Ron Johnson wrote:
> On Fri, 2003-09-05 at 08:29, Jan Wieck wrote:
>> It was not meant against anyone in person and I agree that nested
>> transactions and/or catchable exceptions and continuing afterwards is
>> usefull and missing in PostgreSQL. What Stephan and Richard where
>> actually discussing was more like emulating the REPLACE INTO, and I was
>> responding to that.
>>
>> However, even with nested transactions and exceptions and all that, your
>> problem will not be cleanly solvable. You basically have 2 choices,
>> trying the INSERT first and if that fails with a duplicate key then do
>> the UPDATE, or try the UPDATE first and if no rows got hit do an INSERT.

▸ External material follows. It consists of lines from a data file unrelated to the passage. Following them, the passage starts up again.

--- src/aes_pkg.sv ---
// Shared constants, types and byte-level functions of the AES-128 CBC block.
package aes_pkg;

  localparam int unsigned HalfWidth = 64;
  localparam int unsigned CfgIndexWidth = 3;
  localparam int unsigned NumRounds = 10;
  localparam int unsigned RoundWidth = 4;

  typedef enum logic [CfgIndexWidth-1:0] {
    CFG_KEY_HIGH = 3'd0,
    CFG_KEY_LOW  = 3'd1,
    CFG_IV_HIGH  = 3'd2,
    CFG_IV_LOW   = 3'd3,
    CFG_DECRYPT  = 3'd4
  } cfg_index_t;

  // Control from the sequencer to the round unit.
  typedef struct packed {
    logic                  load;
    logic                  step;
    logic                  decrypt;
    logic [RoundWidth-1:0] round;
  } round_ctrl_t;

  localparam logic [7:0] SBOX [256] = '{
    8'h63,8'h7c,8'h77,8'h7b,8'hf2,8'h6b,8'h6f,8'hc5,8'h30,8'h01,8'h67,8'h2b,8'hfe,8'hd7,8'hab,8'h76,
    8'hca,8'h82,8'hc9,8'h7d,8'hfa,8'h59,8'h47,8'hf0,8'had,8'hd4,8'ha2,8'haf,8'h9c,8'ha4,8'h72,8'hc0,
    8'hb7,8'hfd,8'h93,8'h26,8'h36,8'h3f,8'hf7,8'hcc,8'h34,8'ha5,8'he5,8'hf1,8'h71,8'hd8,8'h31,8'h15,
    8'h04,8'hc7,8'h23,8'hc3,8'h18,8'h96,8'h05,8'h9a,8'h07,8'h12,8'h80,8'he2,8'heb,8'h27,8'hb2,8'h75,
    8'h09,8'h83,8'h2c,8'h1a,8'h1b,8'h6e,8'h5a,8'ha0,8'h52,8'h3b,8'hd6,8'hb3,8'h29,8'he3,8'h2f,8'h84,
    8'h53,8'hd1,8'h00,8'hed,8'h20,8'hfc,8'hb1,8'h5b,8'h6a,8'hcb,8'hbe,8'h39,8'h4a,8'h4c,8'h58,8'hcf,
    8'hd0,8'hef,8'haa,8'hfb,8'h43,8'h4d,8'h33,8'h85,8'h45,8'hf9,8'h02,8'h7f,8'h50,8'h3c,8'h9f,8'ha8,
    8'h51,8'ha3,8'h40,8'h8f,8'h92,8'h9d,8'h38,8'hf5,8'hbc,8'hb6,8'hda,8'h21,8'h10,8'hff,8'hf3,8'hd2,
    8'hcd,8'h0c,8'h13,8'hec,8'h5f,8'h97,8'h44,8'h17,8'hc4,8'ha7,8'h7e,8'h3d,8'h64,8'h5d,8'h19,8'h73,
    8'h60,8'h81,8'h4f,8'hdc,8'h22,8'h2a,8'h90,8'h88,8'h46,8'hee,8'hb8,8'h14,8'hde,8'h5e,8'h0b,8'hdb,
    8'he0,8'h32,8'h3a,8'h0a,8'h49,8'h06,8'h24,8'h5c,8'hc2,8'hd3,8'hac,8'h62,8'h91,8'h95,8'he4,8'h79,
    8'he7,8'hc8,8'h37,8'h6d,8'h8d,8'hd5,8'h4e,8'ha9,8'h6c,8'h56,8'hf4,8'hea,8'h65,8'h7a,8'hae,8'h08,
    8'hba,8'h78,8'h25,8'h2e,8'h1c,8'ha6,8'hb4,8'hc6,8'he8,8'hdd,8'h74,8'h1f,8'h4b,8'hbd,8'h8b,8'h8a,
    8'h70,8'h3e,8'hb5,8'h66,8'h48,8'h03,8'hf6,8'h0e,8'h61,8'h35,8'h57,8'hb9,8'h86,8'hc1,8'h1d,8'h9e,
    8'he1,8'hf8,8'h98,8'h11,8'h69,8'hd9,8'h8e,8'h94,8'h9b,8'h1e,8'h87,8'he9,8'hce,8'h55,8'h28,8'hdf,
    8'h8c,8'ha1,8'h89,8'h0d,8'hbf,8'he6,8'h42,8'h68,8'h41,8'h99,8'h2d,8'h0f,8'hb0,8'h54,8'hbb,8'h16
  };

  localparam logic [7:0] RSBOX [256] = '{
    8'h52,8'h09,8'h6a,8'hd5,8'h30,8'h36,8'ha5,8'h38,8'hbf,8'h40,8'ha3,8'h9e,8'h81,8'hf3,8'hd7,8'hfb,
    8'h7c,8'he3,8'h39,8'h82,8'h9b,8'h2f,8'hff,8'h87,8'h34,8'h8e,8'h43,8'h44,8'hc4,8'hde,8'he9,8'hcb,
    8'h54,8'h7b,8'h94,8'h32,8'ha6,8'hc2,8'h23,8'h3d,8'hee,8'h4c,8'h95,8'h0b,8'h42,8'hfa,8'hc3,8'h4e,
    8'h08,8'h2e,8'ha1,8'h66,8'h28,8'hd9,8'h24,8'hb2,8'h76,8'h5b,8'ha2,8'h49,8'h6d,8'h8b,8'hd1,8'h25,
    8'h72,8'hf8,8'hf6,8'h64,8'h86,8'h68,8'h98,8'h16,8'hd4,8'ha4,8'h5c,8'hcc,8'h5d,8'h65,8'hb6,8'h92,
    8'h6c,8'h70,8'h48,8'h50,8'hfd,8'hed,8'hb9,8'hda,8'h5e,8'h15,8'h46,8'h57,8'ha7,8'h8d,8'h9d,8'h84,
    8'h90,8'hd8,8'hab,8'h00,8'h8c,8'hbc,8'hd3,8'h0a,8'hf7,8'he4,8'h58,8'h05,8'hb8,8'hb3,8'h45,8'h06,
    8'hd0,8'h2c,8'h1e,8'h8f,8'hca,8'h3f,8'h0f,8'h02,8'hc1,8'haf,8'hbd,8'h03,8'h01,8'h13,8'h8a,8'h6b,
    8'h3a,8'h91,8'h11,8'h41,8'h4f,8'h67,8'hdc,8'hea,8'h97,8'hf2,8'hcf,8'hce,8'hf0,8'hb4,8'he6,8'h73,
    8'h96,8'hac,8'h74,8'h22,8'he7,8'had,8'h35,8'h85,8'he2,8'hf9,8'h37,8'he8,8'h1c,8'h75,8'hdf,8'h6e,
    8'h47,8'hf1,8'h1a,8'h71,8'h1d,8'h29,8'hc5,8'h89,8'h6f,8'hb7,8'h62,8'h0e,8'haa,8'h18,8'hbe,8'h1b,
    8'hfc,8'h56,8'h3e,8'h4b,8'hc6,8'hd2,8'h79,8'h20,8'h9a,8'hdb,8'hc0,8'hfe,8'h78,8'hcd,8'h5a,8'hf4,
    8'h1f,8'hdd,8'ha8,8'h33,8'h88,8'h07,8'hc7,8'h31,8'hb1,8'h12,8'h10,8'h59,8'h27,8'h80,8'hec,8'h5f,
    8'h60,8'h51,8'h7f,8'ha9,8'h19,8'hb5,8'h4a,8'h0d,8'h2d,8'he5,8'h7a,8'h9f,8'h93,8'hc9,8'h9c,8'hef,
    8'ha0,8'he0,8'h3b,8'h4d,8'hae,8'h2a,8'hf5,8'hb0,8'hc8,8'heb,8'hbb,8'h3c,8'h83,8'h53,8'h99,8'h61,
    8'h17,8'h2b,8'h04,8'h7e,8'hba,8'h77,8'hd6,8'h26,8'he1,8'h69,8'h14,8'h63,8'h55,8'h21,8'h0c,8'h7d
  };

  function automatic logic [7:0] xtime(input logic [7:0] a);
    xtime = {a[6:0], 1'b0} ^ (a[7] ? 8'h1b : 8'h00);
  endfunction

  function automatic logic [31:0] sub_word(input logic [31:0] w);
    sub_word = {SBOX[w[31:24]], SBOX[w[23:16]], SBOX[w[15:8]], SBOX[w[7:0]]};
  endfunction

endpackage

--- src/aes_key_sched.sv ---
// Round key generator: steps the AES-128 schedule one round key per cycle while advance is high.
module aes_key_sched (
  input  logic         clk,
  input  logic         load,
  input  logic         advance,
  input  logic [127:0] key,
  output logic [127:0] key_out
);

  logic [127:0] rk;
  logic [7:0]   rcon;
  logic [31:0]  t;
  logic [31:0]  w0, w1, w2, w3;

  always_comb begin
    t  = aes_pkg::sub_word({rk[23:0], rk[31:24]}) ^ {rcon, 24'h0};
    w0 = rk[127:96] ^ t;
    w1 = rk[95:64] ^ w0;
    w2 = rk[63:32] ^ w1;
    w3 = rk[31:0] ^ w2;
  end

  always_ff @(posedge clk) begin
    if (load) begin
      rk   <= key;
      rcon <= 8'h01;
    end else if (advance) begin
      rk   <= {w0, w1, w2, w3};
      rcon <= aes_pkg::xtime(rcon);
    end
  end

  assign key_out = rk;

endmodule

--- config.mk ---
export PLATFORM = sky130hd
export DESIGN_NAME = aes_key_sched
export DESIGN_NICKNAME = d
export VERILOG_FILES = /design/src/aes_pkg.sv /design/src/aes_key_sched.sv
export SDC_FILE = /design/constraint.sdc
export NUM_CORES = 1
export LEC_CHECK = 0
export BUFFER_PORTS_ARGS = -buffer_cell sky130_fd_sc_hd__buf_2
export CORE_MARGIN = 1.5
export CORE_UTILIZATION = 45
export CTS_CLUSTER_DIAMETER = 150
export DETAILED_ROUTE_END_ITERATION = 6
export PLACE_DENSITY = 0.73
export SYNTH_ARGS = -nofsm -noshare
export SYNTH_HDL_FRONTEND = slang
export SYNTH_SLANG_ARGS = --single-unit
--- constraint.sdc ---
create_clock -name clk -period 4.1 [get_ports clk]
set_input_delay 0.615 -clock clk [delete_from_list [all_inputs] [get_ports clk]]
set_output_delay 0.615 -clock clk [all_outputs]
set_load 0.05 [all_outputs]
==> impl_metrics.env <==
export IMPL_syn_num_nets=2978
export IMPL_synthArstFlopShare=0
export IMPL_final_cell_mix="257 x buf_2, 253 x nand2_1, 211 x o21ai_0, 195 x buf_4, 189 x nor2_1"
export IMPL_core_area_um2=48700
export IMPL_grt_max_degree=76
export IMPL_violations="DRC"
export IMPL_die_x_um=225
export IMPL_synth_fa_ha_area_frac=0.0339
export IMPL_fin_ws_ns=0.0902
export IMPL_vias=25300
export IMPL_endpoint_kind="flip-flop"
export IMPL_initial_core_util=0.454
export IMPL_area_delta_synth_final_pct=14.6
export IMPL_timing_hold_ws_ns=0.391
export IMPL_numCtsBuffers=17
export IMPL_routedWlPerCell_um=28.1
export IMPL_fp_dieH_um=225
export IMPL_clock_latency_ns=0.50
export IMPL_viasPerCell=6.97
export IMPL_outcome="finished with violations"
export IMPL_slew_viol_final=0
export IMPL_rows=81
export IMPL_synth_compound_area_share=0.277
export IMPL_drt_pass1_iter_count=7
export IMPL_gp_congestion=1.09
export IMPL_synth_edf_count=128
export IMPL_grt_pass1_vias=23800
export IMPL_drc=5
export IMPL_yosysWarnings=0
export IMPL_syn_area_um2=22100
export IMPL_critPathMaxFanout=25
export IMPL_fin_cells=3635
export IMPL_grt_use_total=0.394
export IMPL_first_iter_violations=3892
export IMPL_max_slew_margin_rel=0.331
export IMPL_layout_min_cycle_time_ns=4.01
export IMPL_synth_cell_types=96
export IMPL_grt_use_met3=0.109
export IMPL_cts_tree="yes"
export IMPL_clkSlewWorstSetupHoldPaths_ns=0.07
export IMPL_synth_area_mux_share=0.131
export IMPL_synthFlopType="edfxtp_1"
export IMPL_antenna_found_initial=14
export IMPL_cts_root_buf="clkbuf_16"
export IMPL_fin_worst_skew_ns=0.0181
export IMPL_portBuffers=258
export IMPL_syn_inst=2787
export IMPL_dpl_hpwl_mm=74.5
export IMPL_final_hold_viol_count=0
export IMPL_rsz0062_at_grt="no"
export IMPL_cp_start_kind="flip-flop"
export IMPL_synth_top_family_by_area="compound AO/OA/AOI/OAI gates"
export IMPL_grtUsageMet2=0.599
export IMPL_crit_required_ns=4.44
export IMPL_dp_slack_ns=0.160
export IMPL_worst_path_largest_cell_delay_ns=0.56
export IMPL_setup_viol=0
export IMPL_cts_buffer_depth=2
export IMPL_clkSinkCount=136
export IMPL_fillCellCount=4682
export IMPL_clock_fmax_mhz=249
export IMPL_worstPathArrival_ns=4.35
export IMPL_die_area_um2=50600
export IMPL_worst_slew_pin_slew_ns=1.00
export IMPL_placedCellCount=3597
export IMPL_synth_seq_cells=136
export IMPL_hold_class="in -> reg"
export IMPL_ys_seq_area_frac=0.181
export IMPL_busiest_layer="met2"
export IMPL_placed_area_um2=24700
export IMPL_synth_xor_xnor_area_share=0.0870
export IMPL_final_common_cell="buf_2"
export IMPL_ant_nets=0
export IMPL_crit_slowest_cell="or4b_1"
export IMPL_design_area_um2=25400
export IMPL_nNetsFinal=3143
export IMPL_met1_usage=0.497
export IMPL_finalCritPeriodShare=0.978
export IMPL_drive_above_1_share=0.234
export IMPL_grt_overflow_total=0
export IMPL_grt_pass1_wl_mm=151
export IMPL_synth_simple_area_share=0.216
export IMPL_critical_path_class="reg -> reg"
export IMPL_htreeDepth=4
export IMPL_worstPathCellList="buf_4 -> ha_1 -> nand2b_1 -> nand2_1 -> mux4_2 -> a21oi_1 -> mux2i_1 -> or4b_1 -> xnor2_2 -> xnor3_1 -> o21ai_1"
export IMPL_ios=259
export IMPL_routed_wl_mm=102
export IMPL_cap_violations=0
export IMPL_post_cts_buffers=0
export IMPL_avgSynthCellArea_um2=7.95
-- synthesized netlist by cell type (all sizes together) (50+ instances only) --
cell type	number	area [um^2]
mux2i	64	641
nor2	189	709
xnor2	107	982
mux2	50	563
nand2b	91	569
a31oi	64	400
edfxtp	128	3840
nor3	84	420
buf	152	776
clkbuf	176	662
nand3	69	345
nor2b	88	551
nand2	253	950
ha	60	751
a21oi	150	751
mux4	75	1690
o21ai	215	1080
a211oi	52	408
-- repair_timing --
item / 4_1_cts / 5_1_grt
endpoints found under the setup margin: 0 / 9
resized for setup: 0 / 7
hold buffers: 0 / 0
-- worst paths after layout --
kind	from	end	slack [ns]	cells past startpoint
worst max-delay path	key_out[8]	key_out[19]	0.09	11
worst min-delay path	key[123]	key_out[123]	0.39	3
worst max register to register	key_out[8]	key_out[19]	0.09	11
worst min register to register	rcon[4]	rcon[4]	0.51	2
-- sequential cells by signal, summed over array words and instances, names as in the netlist --
name	count
rcon	8
key_out	128
-- logic make-up (layout without fill, tap and decap cells) --
| logic type | after synthesis | after routing |
|---|---|---|
| AOI/OAI and AO/OA | 889 | 889 |
| xor gates and xnor gates | 176 | 176 |
| adders and majority gates | 60 | 60 |
| buffers and inverters | 384 | 562 |
| DFF | 136 | 136 |
| muxes | 189 | 189 |
| other | 0 | 6 |
| and+or+nand+nor | 953 | 953 |
-- through the flow --
stage / setup TNS (ns) / util
after CTS: 0 / 0.520
after global routing: 0 / 0.520
after floorplan: -0.0700 / -
after global placement: 0 / 0.507
final: 0 / 0.520
after detailed placement: 0 / 0.507
-- critical path: cells and delay by family (launching register included) --
kind	cells	cell delay, ns
xor+xnor	2	0.54
fa+ha+maj	1	0.41
flops	1	0.36
buf+inv	1	0.33
simple gates	3	1.12
compound gates	2	0.48
mux	2	0.62
-- per-layer routing --
layer / up-vias / part of all wire
li1: 10900 / -
met4: 10 / 0.065
met1: 12000 / 0.38
met2: 1956 / 0.44
met3: 471 / 0.12
met5: - / 0.00060
-- area by class of cell --
class / instances / area [um^2] / share of cell area
Timing Repair Buffer: 474 / 3180 / 0.125
Sequential cell: 136 / 4000 / 0.158
Antenna cell: 6 / 15.0 / 0.000592
Inverter: 56 / 211 / 0.00833
Tap cell: 664 / 831 / 0.0327
Clock inverter: 15 / 188 / 0.00740
Multi-Input combinational cell: 2267 / 16500 / 0.651
Clock buffer: 17 / 425 / 0.0168
Power is not shown: default switching activity piles up to over one toggle a cycle in this logic, so the estimate is an artifact.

>> Now if 2 concurrent transactions do try the UPDATE they can both not
>> find the row and do INSERT - one has a dupkey error. But if you try to
>> INSERT and get a duplicate key, in the time between you get the error
>> and issue the UPDATE someone else can issue a DELETE - the row is gone
>> and your UPDATE will fail.
>
> SERIALIZABLE transactions will solve this.
Sure will they.
Care to elaborate a bit about the side effects of SERIALIZABLE? I mean
semantics AND performance wise ... people tend to use suggestions like
this without thinking (about the consequences).